The earliest we have of the tragedies of Sophocles, Antigone, was written when he was about 55 years old — a play which seems to limn the idealism of youth was the product of a man at least twice the age of his main protagonist. A quality of tragedy is that of a recognition of human time and mortality, and therefore something of age, if not chronological age, then certainly meditative age, an age which can decoct and encompass decades of experience within the 75 minutes of a single play. The Culture Industry’s emphasis on youth and comedy necessarily denies this dimension of tragedy, an emphasis which quickly devolves into a neurotic, narcissistic celebration of the ego and an assumption of innocence, not so much afraid of death as refusing to be troubled by its presence all around us, and especially afraid of being, in that old high-school sense, unpopular (or, in the lovely parlance of Victorian and Edwardian England, unclubbable). It is perhaps likely that those who embrace the products of the Industry are no longer capable of recognizing tragedy, certainly no longer capable of valuing it as more of a necessity than comedy, which it most certainly is. (One need only consider the most common responses to the presentation of contemporary tragedy in New York: a superficial respect [or disrespect] for the ancients and for Shakespeare; silence, dismissal or childish mockery for the rest.) Because of tragedy’s peculiarly elitist dimension, its experience is open even to these. But it must be sought and will not be given freely; there must be that exchange of gifts inherent in theatrical production.

Anyone who has visited a geriatic psychiatry unit will recognize the remnants and rediscovery of childhood in some of its patients. An old man babbles baby babbles; a woman counts “1, 2, 3″ as if to hold on to consciousness in its most abstract form. What is profound about this recidivism of childhood is that it is a childhood without a future: it is a childhood poised on the edge of nothingness, trapped in the decayed body near death. And it gives the lie to the politically and culturally progressive mindset, for the culture’s individual subjects wind up here. As will all of them, eventually: and for those who deny the knowledge provided by tragedy, who avoid it and instead search for it in bastard forms like dark comedy or melodrama, without a recompense for the spirit.
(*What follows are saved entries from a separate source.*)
`src/aifp_pkg.sv`:
```
// Shared types and constants for the ASCII integer field parser.
package aifp_pkg;

	// Configuration register indexes.
	localparam logic [1:0] REG_CONVERSION  = 2'd0;
	localparam logic [1:0] REG_TARGET_SIZE = 2'd1;
	localparam logic [1:0] REG_MAX_CHARS   = 2'd2;

	localparam int CFG_ADDR_W = 2;
	localparam int CFG_DATA_W = 7;

	// Conversion codes.
	localparam logic [2:0] CONV_SDEC = 3'd0;
	localparam logic [2:0] CONV_AUTO = 3'd1;
	localparam logic [2:0] CONV_UDEC = 3'd2;
	localparam logic [2:0] CONV_OCT  = 3'd3;
	localparam logic [2:0] CONV_HEX  = 3'd4;

	// Target size codes.
	localparam logic [1:0] TS_8  = 2'd0;
	localparam logic [1:0] TS_16 = 2'd1;
	localparam logic [1:0] TS_32 = 2'd2;
	localparam logic [1:0] TS_64 = 2'd3;

	// Result status codes.
	localparam logic [1:0] ST_OK        = 2'd0;
	localparam logic [1:0] ST_NO_DIGITS = 2'd1;
	localparam logic [1:0] ST_RANGE     = 2'd2;
	localparam logic [1:0] ST_END       = 2'd3;

	// Depth of the queue between the classifier and the sequencer.
	localparam int QUEUE_DEPTH = 2;

	// One classified character as it travels through the queue.
	typedef struct packed {
		logic       at_end;
		logic       is_space;
		logic       is_plus;
		logic       is_minus;
		logic       is_zero;
		logic       is_x;
		logic       hex_ok;
		logic [3:0] digit;
	} cls_t;

	// Request from the sequencer to the result formatter when a field ends or the input ends.
	typedef struct packed {
		logic        is_end;
		logic        taken;
		logic [6:0]  used;
		logic [63:0] acc;
		logic        ovf;
		logic        neg;
		logic        dig;
	} fin_req_t;

endpackage

```
`src/aifp_result_if.sv`:
```
// Result channel carrying one parsed field.
interface aifp_result_if;
	logic        valid;
	logic        ready;
	logic [63:0] value;
	logic [1:0]  status;
	logic        char_taken;
	logic [6:0]  chars_used;

	modport source(output valid, value, status, char_taken, chars_used, input ready);
	modport sink(input valid, value, status, char_taken, chars_used, output ready);
endinterface

```
`src/aifp_finish.sv`:
```
// Result formatter: range check, sign handling and the output register.
module aifp_finish import aifp_pkg::*; (
	input  logic       clk,
	input  logic       arst_n,
	input  logic [2:0] conversion,
	input  logic [1:0] target_size,
	input  logic       fin_valid,
	output logic       fin_ready,
	input  fin_req_t   fin_data,
	aifp_result_if.source result
);

	logic        is_signed, out_adv;
	logic [63:0] high, half, neg_acc, val;
	logic [1:0]  st;
	logic        res_valid_q;
	logic [63:0] value_q;
	logic [1:0]  status_q;
	logic        taken_q;
	logic [6:0]  used_q;

	assign is_signed = !(conversion == CONV_UDEC || conversion == CONV_OCT ||
		conversion == CONV_HEX);

	// Range bounds for the target width.
	always_comb begin
		case (target_size)
			TS_8: begin
				high = 64'h0000_0000_0000_00FF;
				half = 64'h0000_0000_0000_0080;
			end
			TS_16: begin
				high = 64'h0000_0000_0000_FFFF;
				half = 64'h0000_0000_0000_8000;
			end
			TS_32: begin
				high = 64'h0000_0000_FFFF_FFFF;
				half = 64'h0000_0000_8000_0000;
			end
			default: begin
				high = 64'hFFFF_FFFF_FFFF_FFFF;
				half = 64'h8000_0000_0000_0000;
			end
		endcase
	end

	assign neg_acc = 64'd0 - fin_data.acc;

	// Status and value of the finished field.
	always_comb begin
		st  = ST_OK;
		val = 64'd0;
		if (fin_data.is_end) begin
			st = ST_END;
		end else if (!fin_data.dig) begin
			st = ST_NO_DIGITS;
		end else if (fin_data.ovf) begin
			st = ST_RANGE;
		end else if (is_signed) begin
			if (fin_data.neg ? fin_data.acc > half : fin_data.acc >= half) begin
				st = ST_RANGE;
			end else begin
				val = fin_data.neg ? neg_acc : fin_data.acc;
			end
		end else if (fin_data.acc > high) begin
			st = ST_RANGE;
		end else begin
			val = fin_data.neg ? (neg_acc & high) : fin_data.acc;
		end
	end

	assign out_adv   = !res_valid_q || result.ready;
	assign fin_ready = out_adv;

	// Output register.
	always_ff @(posedge clk or negedge arst_n) begin
		if (!arst_n) begin
			res_valid_q <= 1'b0;
		end else if (out_adv) begin
			res_valid_q <= fin_valid;
		end
	end

	always_ff @(posedge clk) begin
		if (out_adv && fin_valid) begin
			value_q  <= val;
			status_q <= st;
			taken_q  <= fin_data.taken;
			used_q   <= fin_data.used;
		end
	end

	assign result.valid      = res_valid_q;
	assign result.value      = value_q;
	assign result.status     = status_q;
	assign result.char_taken = taken_q;
	assign result.chars_used = used_q;

	a_end_shape: assert property (@(posedge clk) disable iff (!arst_n)
		(res_valid_q && status_q == ST_END) |-> (used_q == 7'd0 && !taken_q))
		else $error("end-of-input result carries consumed text");
	a_fail_zero: assert property (@(posedge clk) disable iff (!arst_n)
		(res_valid_q && status_q != ST_OK) |-> value_q == 64'd0)
		else $error("failed conversion carries a nonzero value");
	a_load: assert property (@(posedge clk) disable iff (!arst_n)
		(fin_valid && out_adv) |=> res_valid_q)
		else $error("finish request was dropped");

endmodule

```
`src/flat_wrapper.sv`:
```
// flat-port wrapper written by rule: the top's interface ports become plain ports
module aifp_finish_flat import aifp_pkg::*;
  (clk, arst_n, conversion, target_size, fin_valid, fin_ready, fin_data, result_valid, result_value, result_status, result_char_taken, result_chars_used, result_ready);
  aifp_result_if result_i ();
  input  logic clk;
  input  logic arst_n;
  input  logic [2:0] conversion;
  input  logic [1:0] target_size;
  input  logic fin_valid;
  output logic fin_ready;
  input  fin_req_t fin_data;
  output wire logic [$bits(result_i.valid)-1:0] result_valid;
  output wire logic [$bits(result_i.value)-1:0] result_value;
  output wire logic [$bits(result_i.status)-1:0] result_status;
  output wire logic [$bits(result_i.char_taken)-1:0] result_char_taken;
  output wire logic [$bits(result_i.chars_used)-1:0] result_chars_used;
  input wire logic [$bits(result_i.ready)-1:0] result_ready;
  assign result_valid = result_i.valid;
  assign result_value = result_i.value;
  assign result_status = result_i.status;
  assign result_char_taken = result_i.char_taken;
  assign result_chars_used = result_i.chars_used;
  assign result_i.ready = result_ready;
  aifp_finish u_core (.clk(clk), .arst_n(arst_n), .conversion(conversion), .target_size(target_size), .fin_valid(fin_valid), .fin_ready(fin_ready), .fin_data(fin_data), .result(result_i));
endmodule
```
`config.mk`:
```
export PLATFORM = sky130hd
export DESIGN_NAME = aifp_finish_flat
export DESIGN_NICKNAME = d
export VERILOG_FILES = /design/src/aifp_pkg.sv /design/src/aifp_result_if.sv /design/src/aifp_finish.sv /design/src/flat_wrapper.sv
export SDC_FILE = /design/constraint.sdc
export NUM_CORES = 1
export LEC_CHECK = 0
export BUFFER_PORTS_ARGS = -buffer_cell sky130_fd_sc_hd__buf_2
export CAP_MARGIN = 40
export CORE_MARGIN = 4
export CORE_UTILIZATION = 48
export CTS_CLUSTER_DIAMETER = 100
export CTS_CLUSTER_SIZE = 28
export DETAILED_ROUTE_END_ITERATION = 8
export PLACE_DENSITY = 0.78
export SLEW_MARGIN = 20
export SYNTH_ARGS = -nofsm -noshare
export SYNTH_HDL_FRONTEND = slang
export SYNTH_SLANG_ARGS = --single-unit
```
`constraint.sdc`:
```
create_clock -name clk -period 2.55 [get_ports clk]
set_input_delay 0.51 -clock clk [delete_from_list [all_inputs] [get_ports clk]]
set_output_delay 0.51 -clock clk [all_outputs]
set_load 0.01 [all_outputs]
```
==> report_table.html <==
<table>
<tr><th>Metric</th><th>Value</th></tr>
<tr><th colspan="2">Status</th></tr>
<tr><td>Status</td><td>complete, but fails checks</td></tr>
<tr><td>Violations in the final reports</td><td>setup timing</td></tr>
<tr><th colspan="2">STA</th></tr>
<tr><td>Setup violators final</td><td>65</td></tr>
<tr><td>Relative slew margins</td><td>61.1%</td></tr>
<tr><td>Final hold viol count</td><td>0</td></tr>
<tr><td>Final Worst Setup Slack</td><td>-0.704 ns</td></tr>
<tr><td>Highest achievable clock rate</td><td>307 MHz</td></tr>
<tr><td>Time the worst path needs with I/O delays and setup</td><td>3.25 ns</td></tr>
<tr><td>Unrepaired setup endpoints after global routing</td><td>true</td></tr>
<tr><td>Share of the clock period used by the worst path</td><td>128%</td></tr>
<tr><td>Setup Skew</td><td>0.00808 ns</td></tr>
<tr><td>Max-slew violations</td><td>0</td></tr>
<tr><td>Transition time of the tightest slew-check pin</td><td>0.583 ns</td></tr>
<tr><th colspan="2">Placement</th></tr>
<tr><td>Dpl hpwl</td><td>13.3 mm</td></tr>
<tr><td>Number of buffers inserted by port buffering</td><td>160</td></tr>
<tr><td>DP Cell Count</td><td>950</td></tr>
<tr><td>Place WS</td><td>-1.12 ns</td></tr>
<tr><td>Placed inst area</td><td>7720 µm²</td></tr>
<tr><td>RePlAce Congestion</td><td>0.935</td></tr>
<tr><th colspan="2">Hold path</th></tr>
<tr><td>Min-Delay Startpoint</td><td>fin_data[73]</td></tr>
<tr><td>Hold Path Class</td><td>in -&gt; reg</td></tr>
<tr><th colspan="2">Detailed routing</th></tr>
<tr><td>Highest signal layer in the routed design</td><td>met4</td></tr>
<tr><td>Count of TritonRoute iterations in the first routing pass</td><td>6</td></tr>
<tr><td>Initial DRC Count</td><td>570</td></tr>
<tr><td>Length of routed met3 wiring</td><td>1.72 mm</td></tr>
<tr><td>Drc violations</td><td>0</td></tr>
<tr><td>Ratio of routed vias to standard cells</td><td>5.97</td></tr>
<tr><td>Wire length per cell</td><td>19.9 µm</td></tr>
<tr><td>Detailed-routed wire length on met2</td><td>10.3 mm</td></tr>
<tr><td>Vias after detailed routing</td><td>5,922</td></tr>
<tr><td>Number of routed nets with antenna violations</td><td>0</td></tr>
<tr><td>Routed Wire Length</td><td>19.8 mm</td></tr>
<tr><td>Routed metal-1 wire length</td><td>6.85 mm</td></tr>
<tr><th colspan="2">Layout</th></tr>
<tr><td>Final net count</td><td>985</td></tr>
<tr><td>Most common cell after layout, fill and taps aside</td><td>sky130_fd_sc_hd__buf_2</td></tr>
<tr><td>Commonest non-fill, non-tap cells in the layout</td><td>sky130_fd_sc_hd__buf_2 (152), sky130_fd_sc_hd__buf_4 (145), sky130_fd_sc_hd__edfxtp_1 (74)</td></tr>
<tr><td>Number of diodes added for antenna fixing</td><td>0</td></tr>
<tr><td>Layout Cells excl Fill</td><td>992</td></tr>
<tr><td>Signed area change from the synthesized netlist to the final layout</td><td>64.1%</td></tr>
<tr><td>Layout cell share with drive strength beyond 1</td><td>54.9%</td></tr>
<tr><td>Post-Layout Inst Area</td><td>8800 µm²</td></tr>
<tr><td># fillers</td><td>601</td></tr>
<tr><td>Share of the core filled with cells</td><td>80.9%</td></tr>
<tr><th colspan="2">Critical path</th></tr>
<tr><td>Launching instance or port of the critical path</td><td>target_size[0]</td></tr>
<tr><td>Arrival time at the worst endpoint</td><td>3.37 ns</td></tr>
<tr><td>Worst-path fanout max</td><td>6</td></tr>
<tr><td>Worst setup SP type</td><td>input port</td></tr>
<tr><td>Kind of cell with the highest combined delay on the critical path</td><td>simple AND/OR/NAND/NOR gates</td></tr>
<tr><td>Crit path buf inv count</td><td>4</td></tr>
<tr><td>Cells along the critical path</td><td>buf_6 &gt; nand2_8 &gt; ha_4 &gt; nand4_1 &gt; nor4_4 &gt; nand2_1 &gt; or4_4 &gt; a2bb2oi_2 &gt; nor4b_2 &gt; buf_4 &gt; o211ai_1 &gt; buf_6 &gt; clkbuf_16 &gt; nor2_4</td></tr>
<tr><td>Nature of the critical path endpoint</td><td>flop</td></tr>
<tr><td>Slowest cell delay on critical path</td><td>0.47 ns</td></tr>
<tr><td>Start-to-end type of the worst setup path</td><td>in -&gt; reg</td></tr>
<tr><td>Most numerous cell on the critical path</td><td>sky130_fd_sc_hd__buf_6</td></tr>
<tr><td>Max stage delay cell, worst path</td><td>sky130_fd_sc_hd__or4_4</td></tr>
<tr><td>Reg-to-reg critical path startpoint</td><td>u_core.result.valid$_DFFE_PN0N_</td></tr>
<tr><td>Data required time at the worst endpoint</td><td>2.66 ns</td></tr>
<tr><th colspan="2">Die</th></tr>
<tr><td>I/O pin cnt</td><td>161</td></tr>
<tr><td>Y dimension of the die</td><td>114 µm</td></tr>
<tr><td>Core region area</td><td>10,900 µm²</td></tr>
<tr><td>Die X-Extent</td><td>114 µm</td></tr>
<tr><td>Number of placement rows</td><td>38</td></tr>
<tr><td>Total die area</td><td>12,900 µm²</td></tr>
<tr><td>Initial core utilization</td><td>49.3%</td></tr>
<tr><th colspan="2">Yosys</th></tr>
<tr><td>Number of synthesized register bits</td><td>75</td></tr>
<tr><td>Count of flip-flops with a built-in enable after synthesis</td><td>74</td></tr>
<tr><td>Share of Yosys cell area claimed by the top area cell type</td><td>41.4%</td></tr>
<tr><td>Post-synthesis sequential area ratio</td><td>41.9%</td></tr>
<tr><td>Largest cells by area after synthesis</td><td>sky130_fd_sc_hd__edfxtp_1 (41%), sky130_fd_sc_hd__ha_1 (12%), sky130_fd_sc_hd__xor2_1 (9.3%)</td></tr>
<tr><td>Post-Synthesis Mean Instance Area</td><td>10.3 µm²</td></tr>
<tr><td>Post-Syn Area</td><td>5370 µm²</td></tr>
<tr><td>Number of cells produced by synthesis</td><td>522</td></tr>
<tr><td>Number of distinct library cell variants in the gate-level netlist after synthesis</td><td>48</td></tr>
<tr><td>Most area-hungry cell type in the Yosys netlist</td><td>sky130_fd_sc_hd__edfxtp_1</td></tr>
<tr><td>Net count after synthesis</td><td>660</td></tr>
<tr><td>Total of warnings raised by yosys</td><td>0</td></tr>
<tr><td>Async S/R FF share, synth</td><td>1.33%</td></tr>
<tr><td>Synth Flop Type</td><td>sky130_fd_sc_hd__edfxtp_1</td></tr>
<tr><th colspan="2">CTS</th></tr>
<tr><td>Max Root-Sink Buffers</td><td>2</td></tr>
<tr><td>Number of buffers created by CTS</td><td>9</td></tr>
<tr><td>Root Buffer Master</td><td>sky130_fd_sc_hd__clkbuf_8</td></tr>
<tr><td>Number of clock sinks</td><td>75</td></tr>
<tr><td>CTS tree</td><td>yes</td></tr>
<tr><td>H-tree levels</td><td>3</td></tr>
<tr><td>Source-to-sink clock delay at the later pin of the worst-skew pair</td><td>0.37 ns</td></tr>
<tr><td>Clock transition at the register clock pins on the worst setup and hold paths after CTS</td><td>0.09 ns</td></tr>
<tr><th colspan="2">Flow run</th></tr>
<tr><td>Maximum Capacitance Violations</td><td>0</td></tr>
<tr><th colspan="2">Power</th></tr>
<tr><td>Static leakage</td><td>3.73 nW</td></tr>
<tr><td>Max IR drop VDD</td><td>0.254 mV</td></tr>
<tr><td>Total power</td><td>0.00330 W</td></tr>
<tr><td>Cell Pwr Density</td><td>375 nW/µm²</td></tr>
<tr><th colspan="2">Global routing</th></tr>
<tr><td>Via count of the first global-routing pass</td><td>5,780</td></tr>
<tr><td>Number of antenna violations at the first check in global routing</td><td>0</td></tr>
<tr><td>Total routing usage reported by global routing</td><td>26.8%</td></tr>
<tr><td>GRT Residual Overflow</td><td>0</td></tr>
<tr><td>Global-route wire length before repair</td><td>27.7 mm</td></tr>
<tr><td>Maximum number of pins on one net before global-route repair</td><td>46</td></tr>
</table>
final cells by class:
class                      instances  area [µm²]  area share (%)
clock buffer                      10         128            1.45
tap                              140         175            1.99
multi-input combinational        427        3880            44.1
inverter                           8        33.8           0.384
sequential                        75        2250            25.5
timing repair buffer             326        2300            26.1
clock inverter                     6        40.0           0.455
per-stage QoR:
step	setup TNS (ns)	hold slack, ns
after floorplan	-30.64	0.214
after global placement	-60.47	0.284
after detailed placement	-66.76	0.286
after CTS	-27.57	0.311
after global routing	-46.37	0.303
final	-42.07	0.313
path summary, 6_finish.rpt:
check | endpoint | slack, ns | cells past startpoint
setup / recovery | u_core.result.value[34]$_SDFFCE_PP0P_ | -0.70 | 14
hold / removal | u_core.result.chars_used[6]$_DFFE_PP_ | 0.31 | 1
setup reg to reg | u_core.result.value[26]$_SDFFCE_PP0P_ | 0.92 | 3
hold reg to reg | u_core.result.valid$_DFFE_PN0N_ | 0.59 | 2
max in group asynchronous | u_core.result.valid$_DFFE_PN0N_ | 2.02 | 2
min in group asynchronous | u_core.result.valid$_DFFE_PN0N_ | 0.45 | 2
power by group:
group          switching (W)  total (W)  internal (W)  leakage, nW
logic               0.000567    0.00103      0.000467         2.90
clock network       0.000484   0.000837      0.000354       0.0864
registers          0.0000130    0.00143       0.00142        0.748
synth_stat cells, types with 3 or more instances:
cell type                   n
sky130_fd_sc_hd__or3_1     16
sky130_fd_sc_hd__nand3_1   10
sky130_fd_sc_hd__a21o_1     7
sky130_fd_sc_hd__or4_1      6
sky130_fd_sc_hd__nand2_1   27
sky130_fd_sc_hd__nor2_1    53
sky130_fd_sc_hd__o31ai_1   16
sky130_fd_sc_hd__nand4_1   14
sky130_fd_sc_hd__a211oi_1   4
sky130_fd_sc_hd__xor2_1    57
sky130_fd_sc_hd__buf_2      6
sky130_fd_sc_hd__nand2b_1   9
sky130_fd_sc_hd__ha_1      53
sky130_fd_sc_hd__o21ai_1    5
sky130_fd_sc_hd__o41ai_1   11
sky130_fd_sc_hd__or2_2      6
sky130_fd_sc_hd__xnor2_1    3
sky130_fd_sc_hd__o211ai_1   3
sky130_fd_sc_hd__nor4_1     8
sky130_fd_sc_hd__inv_1      8
sky130_fd_sc_hd__or2_1      3
sky130_fd_sc_hd__or4_4      3
sky130_fd_sc_hd__a21oi_1   17
sky130_fd_sc_hd__edfxtp_1  74
sky130_fd_sc_hd__or3_4      4
sky130_fd_sc_hd__a31oi_1    6
sky130_fd_sc_hd__clkbuf_1   4
sky130_fd_sc_hd__nor3_1    31
sky130_fd_sc_hd__o41ai_2    3
sky130_fd_sc_hd__buf_1      4
sky130_fd_sc_hd__o21bai_1   3
sky130_fd_sc_hd__o21ai_0   25
registers in the layout, indices dropped and copies added, names as in the netlist:
| register | flops |
|---|---|
| u_core.result.char_taken | 1 |
| u_core.result.chars_used | 7 |
| u_core.result.status | 2 |
| u_core.result.valid | 1 |
| u_core.result.value | 64 |
layer usage:
layer,vias up,GRT usage [%]
met5,-,0
met4,0,11.2
met3,98,5.04
met2,329,49.0
met1,2831,30.6
li1,2664,-
cell families after synthesis:
family	Yosys count	share of synthesized area [%]
flops	75	41.9
fa+ha+maj	53	12.4
buf+inv	22	1.68
mux	3	0.583
simple gates	201	19.9
xor+xnor	60	9.79
compound gates	108	13.8
repair_timing:
| action | 4_1_cts | 5_1_grt |
|---|---|---|
| pin swaps | 18 | 30 |
| endpoints found under the hold margin | 1 | 0 |
| hold buffers | 1 | 0 |
| gates resized for setup | 58 | 79 |
| gates cloned | 4 | 2 |
| endpoints found under the setup margin | 65 | 65 |
| buffers inserted | 9 | 12 |
worst register-to-register path: cells and delay by family, from the launching register on:
| family | cells | cell delay, ns |
|---|---|---|
| and+or+nand+nor | 2 | 0.58 |
| buffers and inverters | 1 | 0.32 |
| DFF | 1 | 0.38 |
No activity file was read; power rests on OpenSTA's default activity.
Over the years I watched our children grow
took them to a dusty playground
where they ran and played among
metal and plastic spiders
my legs crossed, one over the other
leather-clad legs brushing
I saw them smile and laugh
stumble and fall
bloody cuts and bruises that I would clean
I licked my thumb and drew my wet spit
over their wounds
HOW QUICKLY SKIN HEALS
SO EARLY IN ITS DYING

What She Knew

A critique of tragedy 8

The active contemplation for which the art of tragedy aims rehearses a contest between the noumenal and phenomenal. All of theatre’s tools are phenomenal — the body, the word, the scene; time, space and causality — but it is only with these that the noumenal can be suggested, hinted at. The metaphysical union of subject and object in the ecstatic moment of recognition is impossible in the phenomenal world. But this tension presents to the spectator an opportunity for the contemplation of other worldly and phenomenal possibilities. It is a contemplation from within this attempted union, not outside of it, and for all its impossibility it nonetheless limns the thing-in-itself of the body and the word.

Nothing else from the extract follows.